Llevaba en la mente un pueblo culto y sin tutelaje; en el pecho dos llamas –de justicia y de amor–, la patria, la esposa. En las llanuras de Camagüey ardían afanes de redención, intensos, como la ansiedad de Ignacio y Amalia ante la lejanía del reencuentro aplazado por el deber.
Por delante, los «desafíos terribles que –dicho así por Eusebio Leal– se cernían sobre los cubanos en aquella guerra larga y sangrienta», inevitable acaso, para fundar la nación que habitaba al Mayor: «vivo en el porvenir», le confesó a su amada.
Otras cadenas, además de la esclavitud, habrían de romperse. A la par de aquellas, de machete y fusiles, apremiaban otras descargas, para edificar el país que soñaba Ignacio. A la plenitud de la libertad –tenía claro él– no se llegaría con decretos ni estatus.
Ver letrados y cultos a los negros, a los blancos pobres, a los mestizos, estaba entre sus anhelos. A un hermano de fila le encomendó elaborar la cartilla para quitar de la sociedad el velo de la ignorancia, salvarla de otras esclavitudes no era tarea postergable.
Al disertar en la Universidad de La Habana, cuando apenas tenía 20 años, mencionó en 18 ocasiones la palabra justicia, y no hubo en ello accidente semántico. El Mayor reiteraba sueños, esparcía luz, y en el régimen colonial español sembraba no infundados temores.
Cuentan que, en días de estrechez logística, al advertir tonos de conciliación con el enemigo en algunas voces del patio, se declaró en posesión de un arma infalible: «la vergüenza de los cubanos». Y dicen que, para disolver el manejo indigno, apretó el gatillo de la confianza en su pueblo: «continuaré la guerra solo, si es menester».
Iba el primero con su caballería, repartiendo palizas al engreído ejército colonial. Le bastó un puñado de hombres para rescatar al brigadier Sanguily de la garra colonialista, cuando lo llevaban prisionero.
Mientras se batía con fiereza, enternecidos reclamos, todo amor, ruego, desvelo de patria, le dirigió Amalia desde el exilio: «No te batas con esa desesperación (…). Por Cuba, Ignacio (…), por ella también te ruego que te cuides más».

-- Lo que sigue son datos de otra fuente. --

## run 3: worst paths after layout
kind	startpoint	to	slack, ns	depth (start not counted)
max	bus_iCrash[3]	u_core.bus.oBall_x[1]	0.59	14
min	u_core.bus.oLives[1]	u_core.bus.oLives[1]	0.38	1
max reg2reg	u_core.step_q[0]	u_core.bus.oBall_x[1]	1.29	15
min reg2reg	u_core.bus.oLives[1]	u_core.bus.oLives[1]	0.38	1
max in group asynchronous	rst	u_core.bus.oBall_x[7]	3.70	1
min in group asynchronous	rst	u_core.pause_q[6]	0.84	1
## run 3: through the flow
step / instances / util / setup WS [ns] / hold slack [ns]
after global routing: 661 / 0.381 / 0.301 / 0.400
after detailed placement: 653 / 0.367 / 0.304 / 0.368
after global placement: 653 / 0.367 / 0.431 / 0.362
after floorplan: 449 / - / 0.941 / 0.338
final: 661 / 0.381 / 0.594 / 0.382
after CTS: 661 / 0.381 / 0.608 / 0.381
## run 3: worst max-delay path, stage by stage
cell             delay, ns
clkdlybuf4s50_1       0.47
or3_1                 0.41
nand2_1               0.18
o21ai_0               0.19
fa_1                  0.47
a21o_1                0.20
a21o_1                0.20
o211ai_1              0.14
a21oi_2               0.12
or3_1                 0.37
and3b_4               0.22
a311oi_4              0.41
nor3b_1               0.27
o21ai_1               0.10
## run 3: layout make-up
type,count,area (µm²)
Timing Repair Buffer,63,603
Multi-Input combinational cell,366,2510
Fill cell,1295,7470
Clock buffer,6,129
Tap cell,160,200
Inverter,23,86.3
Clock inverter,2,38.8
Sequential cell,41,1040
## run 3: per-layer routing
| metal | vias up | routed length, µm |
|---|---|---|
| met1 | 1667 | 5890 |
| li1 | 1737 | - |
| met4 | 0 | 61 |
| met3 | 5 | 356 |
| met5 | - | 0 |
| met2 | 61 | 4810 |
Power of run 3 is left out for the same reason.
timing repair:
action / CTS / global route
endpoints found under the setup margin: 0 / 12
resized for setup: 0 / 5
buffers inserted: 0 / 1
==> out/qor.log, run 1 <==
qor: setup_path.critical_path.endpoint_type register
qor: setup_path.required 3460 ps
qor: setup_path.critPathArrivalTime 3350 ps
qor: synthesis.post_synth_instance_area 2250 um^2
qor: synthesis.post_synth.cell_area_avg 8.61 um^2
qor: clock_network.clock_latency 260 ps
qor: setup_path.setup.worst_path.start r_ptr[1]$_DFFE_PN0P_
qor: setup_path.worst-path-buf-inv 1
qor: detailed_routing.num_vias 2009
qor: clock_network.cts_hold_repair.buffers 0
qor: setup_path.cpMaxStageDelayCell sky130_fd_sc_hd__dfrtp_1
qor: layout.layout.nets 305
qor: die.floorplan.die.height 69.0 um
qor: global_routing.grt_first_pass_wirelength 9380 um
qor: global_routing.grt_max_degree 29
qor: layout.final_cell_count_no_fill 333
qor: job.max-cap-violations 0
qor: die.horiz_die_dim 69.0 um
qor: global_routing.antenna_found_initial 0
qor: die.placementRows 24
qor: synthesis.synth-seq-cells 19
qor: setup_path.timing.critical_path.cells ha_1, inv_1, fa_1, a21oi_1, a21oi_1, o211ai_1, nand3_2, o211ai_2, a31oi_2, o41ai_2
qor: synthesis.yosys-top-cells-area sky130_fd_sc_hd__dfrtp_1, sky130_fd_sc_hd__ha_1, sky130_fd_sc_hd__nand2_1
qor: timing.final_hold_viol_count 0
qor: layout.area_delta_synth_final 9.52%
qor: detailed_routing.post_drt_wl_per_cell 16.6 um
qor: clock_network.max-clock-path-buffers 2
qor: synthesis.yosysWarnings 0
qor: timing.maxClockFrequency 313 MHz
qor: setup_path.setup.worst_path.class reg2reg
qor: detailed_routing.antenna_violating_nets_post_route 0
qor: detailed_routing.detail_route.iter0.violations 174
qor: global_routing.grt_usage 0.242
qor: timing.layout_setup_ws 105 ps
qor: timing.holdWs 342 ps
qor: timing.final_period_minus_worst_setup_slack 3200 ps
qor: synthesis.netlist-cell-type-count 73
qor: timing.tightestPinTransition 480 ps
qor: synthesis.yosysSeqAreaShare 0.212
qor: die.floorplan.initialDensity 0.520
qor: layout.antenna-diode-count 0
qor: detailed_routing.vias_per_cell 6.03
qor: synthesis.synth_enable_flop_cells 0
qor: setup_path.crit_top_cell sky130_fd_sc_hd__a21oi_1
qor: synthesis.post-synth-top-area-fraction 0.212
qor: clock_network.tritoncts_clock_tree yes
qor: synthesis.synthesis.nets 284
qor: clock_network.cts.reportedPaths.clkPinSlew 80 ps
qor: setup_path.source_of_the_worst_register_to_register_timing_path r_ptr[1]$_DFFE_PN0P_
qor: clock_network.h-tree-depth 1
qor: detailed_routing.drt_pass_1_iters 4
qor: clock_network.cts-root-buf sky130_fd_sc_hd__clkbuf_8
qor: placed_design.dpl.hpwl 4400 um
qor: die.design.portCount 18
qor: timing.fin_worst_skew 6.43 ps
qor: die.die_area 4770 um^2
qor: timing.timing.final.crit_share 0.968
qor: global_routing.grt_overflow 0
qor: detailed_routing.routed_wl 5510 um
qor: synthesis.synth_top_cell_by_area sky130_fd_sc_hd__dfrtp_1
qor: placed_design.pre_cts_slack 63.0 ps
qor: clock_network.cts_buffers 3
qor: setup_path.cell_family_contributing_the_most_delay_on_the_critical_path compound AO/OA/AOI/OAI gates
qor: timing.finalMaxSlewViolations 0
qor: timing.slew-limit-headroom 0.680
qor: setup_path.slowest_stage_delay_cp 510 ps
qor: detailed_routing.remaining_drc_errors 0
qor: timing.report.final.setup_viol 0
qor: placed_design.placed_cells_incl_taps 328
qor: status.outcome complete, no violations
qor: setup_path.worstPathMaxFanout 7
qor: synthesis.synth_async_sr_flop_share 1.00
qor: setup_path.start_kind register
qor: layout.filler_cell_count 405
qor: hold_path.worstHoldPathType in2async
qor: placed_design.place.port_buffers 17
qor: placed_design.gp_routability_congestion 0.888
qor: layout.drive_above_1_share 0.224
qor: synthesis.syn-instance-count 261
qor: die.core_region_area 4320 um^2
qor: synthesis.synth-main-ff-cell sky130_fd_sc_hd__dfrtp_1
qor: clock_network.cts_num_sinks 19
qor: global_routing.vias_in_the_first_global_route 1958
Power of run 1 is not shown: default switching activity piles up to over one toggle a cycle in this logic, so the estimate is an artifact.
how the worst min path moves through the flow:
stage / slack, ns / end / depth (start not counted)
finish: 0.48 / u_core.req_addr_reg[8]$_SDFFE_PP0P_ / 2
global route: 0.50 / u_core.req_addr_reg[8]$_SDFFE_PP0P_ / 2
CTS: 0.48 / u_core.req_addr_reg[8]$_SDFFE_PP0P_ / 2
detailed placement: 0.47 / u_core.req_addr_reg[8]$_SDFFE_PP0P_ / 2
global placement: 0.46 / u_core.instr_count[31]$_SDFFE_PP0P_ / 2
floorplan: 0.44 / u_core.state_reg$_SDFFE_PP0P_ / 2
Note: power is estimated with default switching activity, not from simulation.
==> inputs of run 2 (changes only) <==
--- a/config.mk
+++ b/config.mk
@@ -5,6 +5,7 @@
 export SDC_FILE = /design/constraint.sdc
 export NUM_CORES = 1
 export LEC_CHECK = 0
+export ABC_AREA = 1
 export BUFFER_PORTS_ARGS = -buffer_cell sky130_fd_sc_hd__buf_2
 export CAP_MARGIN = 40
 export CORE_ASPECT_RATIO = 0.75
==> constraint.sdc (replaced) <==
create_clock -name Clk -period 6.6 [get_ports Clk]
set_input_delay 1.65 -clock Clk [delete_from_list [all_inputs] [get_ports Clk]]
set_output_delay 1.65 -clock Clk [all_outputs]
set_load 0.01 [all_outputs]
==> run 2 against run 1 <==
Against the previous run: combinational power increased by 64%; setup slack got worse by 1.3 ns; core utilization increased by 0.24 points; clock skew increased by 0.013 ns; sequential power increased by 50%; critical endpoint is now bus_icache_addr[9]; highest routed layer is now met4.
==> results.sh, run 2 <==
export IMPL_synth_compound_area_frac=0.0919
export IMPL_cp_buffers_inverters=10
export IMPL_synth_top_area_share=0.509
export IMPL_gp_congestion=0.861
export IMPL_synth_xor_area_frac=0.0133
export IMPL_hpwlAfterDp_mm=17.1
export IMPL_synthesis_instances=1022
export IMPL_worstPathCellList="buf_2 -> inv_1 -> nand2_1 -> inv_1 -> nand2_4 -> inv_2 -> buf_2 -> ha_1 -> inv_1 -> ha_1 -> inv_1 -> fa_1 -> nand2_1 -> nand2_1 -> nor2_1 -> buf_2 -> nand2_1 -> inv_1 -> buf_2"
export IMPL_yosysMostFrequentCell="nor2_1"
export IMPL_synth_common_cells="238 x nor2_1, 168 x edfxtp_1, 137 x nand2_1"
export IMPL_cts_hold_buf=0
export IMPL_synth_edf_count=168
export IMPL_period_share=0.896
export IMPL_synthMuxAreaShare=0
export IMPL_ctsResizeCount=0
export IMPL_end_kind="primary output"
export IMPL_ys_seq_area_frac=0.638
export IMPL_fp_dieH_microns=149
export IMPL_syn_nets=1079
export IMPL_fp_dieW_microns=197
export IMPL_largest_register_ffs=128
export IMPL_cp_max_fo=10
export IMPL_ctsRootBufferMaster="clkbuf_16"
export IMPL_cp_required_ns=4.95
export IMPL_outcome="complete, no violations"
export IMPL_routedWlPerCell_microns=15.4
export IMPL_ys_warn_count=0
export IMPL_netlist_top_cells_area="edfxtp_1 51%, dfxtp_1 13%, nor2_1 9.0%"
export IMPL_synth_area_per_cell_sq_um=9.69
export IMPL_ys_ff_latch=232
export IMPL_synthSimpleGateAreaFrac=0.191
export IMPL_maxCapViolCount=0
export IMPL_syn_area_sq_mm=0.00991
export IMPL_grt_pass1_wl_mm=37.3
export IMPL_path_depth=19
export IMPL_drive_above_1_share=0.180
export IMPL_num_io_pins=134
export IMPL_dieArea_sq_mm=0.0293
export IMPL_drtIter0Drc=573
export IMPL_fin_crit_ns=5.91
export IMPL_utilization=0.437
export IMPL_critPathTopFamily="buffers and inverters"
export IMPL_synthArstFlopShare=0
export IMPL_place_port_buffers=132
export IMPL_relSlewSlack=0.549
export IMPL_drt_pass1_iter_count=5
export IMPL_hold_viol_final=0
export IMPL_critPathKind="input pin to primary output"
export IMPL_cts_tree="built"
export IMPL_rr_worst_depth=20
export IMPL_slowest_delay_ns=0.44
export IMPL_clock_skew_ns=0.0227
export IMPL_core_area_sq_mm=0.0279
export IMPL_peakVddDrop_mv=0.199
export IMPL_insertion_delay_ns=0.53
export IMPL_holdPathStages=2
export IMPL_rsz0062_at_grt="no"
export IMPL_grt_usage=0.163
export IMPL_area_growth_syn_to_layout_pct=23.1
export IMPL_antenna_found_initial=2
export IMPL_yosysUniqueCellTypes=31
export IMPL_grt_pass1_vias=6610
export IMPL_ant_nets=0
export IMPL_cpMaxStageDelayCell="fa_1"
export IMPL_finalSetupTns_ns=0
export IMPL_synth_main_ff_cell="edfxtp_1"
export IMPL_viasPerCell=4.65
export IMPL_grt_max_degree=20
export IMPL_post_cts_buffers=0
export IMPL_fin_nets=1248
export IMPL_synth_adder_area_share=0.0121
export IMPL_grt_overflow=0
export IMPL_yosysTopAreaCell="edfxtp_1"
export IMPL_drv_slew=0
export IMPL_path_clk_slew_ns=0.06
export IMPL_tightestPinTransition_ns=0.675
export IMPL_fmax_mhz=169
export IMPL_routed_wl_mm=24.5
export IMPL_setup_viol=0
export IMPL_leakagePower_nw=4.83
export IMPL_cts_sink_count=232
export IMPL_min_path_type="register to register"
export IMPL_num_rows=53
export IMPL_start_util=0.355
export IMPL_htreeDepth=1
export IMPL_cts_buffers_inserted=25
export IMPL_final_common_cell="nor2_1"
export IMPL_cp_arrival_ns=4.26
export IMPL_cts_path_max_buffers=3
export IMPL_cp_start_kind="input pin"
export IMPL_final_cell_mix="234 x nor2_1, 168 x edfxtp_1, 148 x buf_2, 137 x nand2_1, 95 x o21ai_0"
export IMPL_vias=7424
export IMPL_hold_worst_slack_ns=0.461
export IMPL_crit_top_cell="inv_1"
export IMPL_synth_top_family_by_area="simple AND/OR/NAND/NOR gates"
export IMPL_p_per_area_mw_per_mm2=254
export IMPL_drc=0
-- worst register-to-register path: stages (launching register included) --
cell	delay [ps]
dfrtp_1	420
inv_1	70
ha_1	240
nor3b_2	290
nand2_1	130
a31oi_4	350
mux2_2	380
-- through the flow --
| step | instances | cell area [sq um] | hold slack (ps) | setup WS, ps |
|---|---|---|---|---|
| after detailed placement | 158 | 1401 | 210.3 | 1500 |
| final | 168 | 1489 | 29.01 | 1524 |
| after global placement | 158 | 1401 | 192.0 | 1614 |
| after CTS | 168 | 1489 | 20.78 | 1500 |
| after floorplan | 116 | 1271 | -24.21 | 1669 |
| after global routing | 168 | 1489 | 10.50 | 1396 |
[src/rtl/mult8_err_monitor_if.sv]
// ---------------------------------------------------------------------------
// mult8_err_monitor_if
// Valid/ready stream that carries one (approximate, exact) product pair per
// transfer from a multiplier partition under evaluation to the error monitor.
//
// Signals
//   in_valid  producer -> monitor  pair on approx/exact is valid
//   in_ready  monitor  -> producer monitor accepts the pair this cycle
//   approx    producer -> monitor  approximate product (unsigned, W bits)
//   exact     producer -> monitor  exact product (unsigned, W bits)
//
// Modports
//   master  producer side (drives valid and data)
//   slave   monitor side (drives ready)
// ---------------------------------------------------------------------------
interface mult8_err_monitor_if #(
  parameter int W = 16
) ();

  logic         in_valid;
  logic         in_ready;
  logic [W-1:0] approx;
  logic [W-1:0] exact;

  modport master (
    output in_valid,
    output approx,
    output exact,
    input  in_ready
  );

  modport slave (
    input  in_valid,
    input  approx,
    input  exact,
    output in_ready
  );

endinterface : mult8_err_monitor_if
`src/rtl/csa_pipe_addsub.sv`:
```
// csa_pipe_addsub: two-stage pipelined carry-select adder/subtractor with valid/ready on both sides.
// Optional SATURATE_EN clamps the result to the signed limits on overflow.
module csa_pipe_addsub #(
    parameter int WIDTH = 16,
    parameter int BLOCK = 4
) (
    input  logic             clk,
    input  logic             rst_n,
    input  logic             in_valid,
    output logic             in_ready,
    input  logic [WIDTH-1:0] a,
    input  logic [WIDTH-1:0] b,
    input  logic             cin,
    input  logic             sub,
    output logic             out_valid,
    input  logic             out_ready,
    output logic [WIDTH-1:0] sum,
    output logic             cout,
    output logic             ovf,
    output logic             zero
);
    localparam int N = WIDTH / BLOCK;
    logic [WIDTH-1:0] w_b_eff, w_s0, w_s1, w_sum, w_res;
    logic [N-1:0]     w_co0, w_co1;
    logic             w_c_eff, w_carry, w_ovf, w_adv, w_acc;
    logic [WIDTH-1:0] r_s0, r_s1, r_sum;
    logic [N-1:0]     r_co0, r_co1;
    logic             r_c_eff, r_a_msb, r_b_msb, r_s1_valid, r_s2_valid, r_cout, r_ovf, r_zero;
    assign w_b_eff  = b ^ {WIDTH{sub}};
    assign w_c_eff  = sub | cin;
    assign w_adv    = r_s1_valid && (!r_s2_valid || out_ready);
    assign in_ready = !r_s1_valid || w_adv;
    assign w_acc    = in_valid && in_ready;
    // Each block speculatively computes both carry-in outcomes in stage 1.
    for (genvar k = 0; k < N; k++) begin : g_blk
        assign {w_co0[k], w_s0[k*BLOCK +: BLOCK]} =
            {1'b0, a[k*BLOCK +: BLOCK]} + {1'b0, w_b_eff[k*BLOCK +: BLOCK]};
        assign {w_co1[k], w_s1[k*BLOCK +: BLOCK]} =
            {1'b0, a[k*BLOCK +: BLOCK]} + {1'b0, w_b_eff[k*BLOCK +: BLOCK]} + (BLOCK+1)'(1);
    end
    always_comb begin
        w_sum   = '0;
        w_carry = r_c_eff;
        for (int k = 0; k < N; k++) begin
            w_sum[k*BLOCK +: BLOCK] = w_carry ? r_s1[k*BLOCK +: BLOCK] : r_s0[k*BLOCK +: BLOCK];
            w_carry = w_carry ? r_co1[k] : r_co0[k];
        end
    end
    assign w_ovf = (r_a_msb == r_b_msb) && (w_sum[WIDTH-1] != r_a_msb);
`ifdef SATURATE_EN
    assign w_res = w_ovf ? {r_a_msb, {(WIDTH-1){!r_a_msb}}} : w_sum;
`else
    assign w_res = w_sum;
`endif
    always_ff @(posedge clk or negedge rst_n) begin
        if (!rst_n) begin
            r_s1_valid <= 1'b0;
            r_s0       <= '0;
            r_s1       <= '0;
            r_co0      <= '0;
            r_co1      <= '0;
            r_c_eff    <= 1'b0;
            r_a_msb    <= 1'b0;
            r_b_msb    <= 1'b0;
        end else if (w_acc) begin
            r_s1_valid <= 1'b1;
            r_s0       <= w_s0;
            r_s1       <= w_s1;
            r_co0      <= w_co0;
            r_co1      <= w_co1;
            r_c_eff    <= w_c_eff;
            r_a_msb    <= a[WIDTH-1];
            r_b_msb    <= w_b_eff[WIDTH-1];
        end else if (w_adv) begin
            r_s1_valid <= 1'b0;
        end
    end
    always_ff @(posedge clk or negedge rst_n) begin
        if (!rst_n) begin
            r_s2_valid <= 1'b0;
            r_sum      <= '0;
            r_cout     <= 1'b0;
            r_ovf      <= 1'b0;
            r_zero     <= 1'b0;
        end else if (w_adv) begin
            r_s2_valid <= 1'b1;
            r_sum      <= w_res;
            r_cout     <= w_carry;
            r_ovf      <= w_ovf;
            r_zero     <= (w_res == '0);
        end else if (r_s2_valid && out_ready) begin
            r_s2_valid <= 1'b0;
        end
    end
    assign out_valid = r_s2_valid;
    assign sum       = r_sum;
    assign cout      = r_cout;
    assign ovf       = r_ovf;
    assign zero      = r_zero;
endmodule
```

Pero el mensaje no llegó a su destinatario. El 11 de mayo de 1873, una bala enemiga, agazapada en la hierba de Jimaguayú, impactó en la sien del que Leal bautizó como «el Sucre de esta historia».
Aquella inteligencia, aquel patriotismo, aquella lealtad desbordó las praderas camagüeyanas. El Mayor General Ignacio Agramonte y Loynaz vive en el porvenir; cabalga por toda Cuba, con esa aureola de héroe romántico cuyo ejemplo, dice un poeta, es completamente cierto.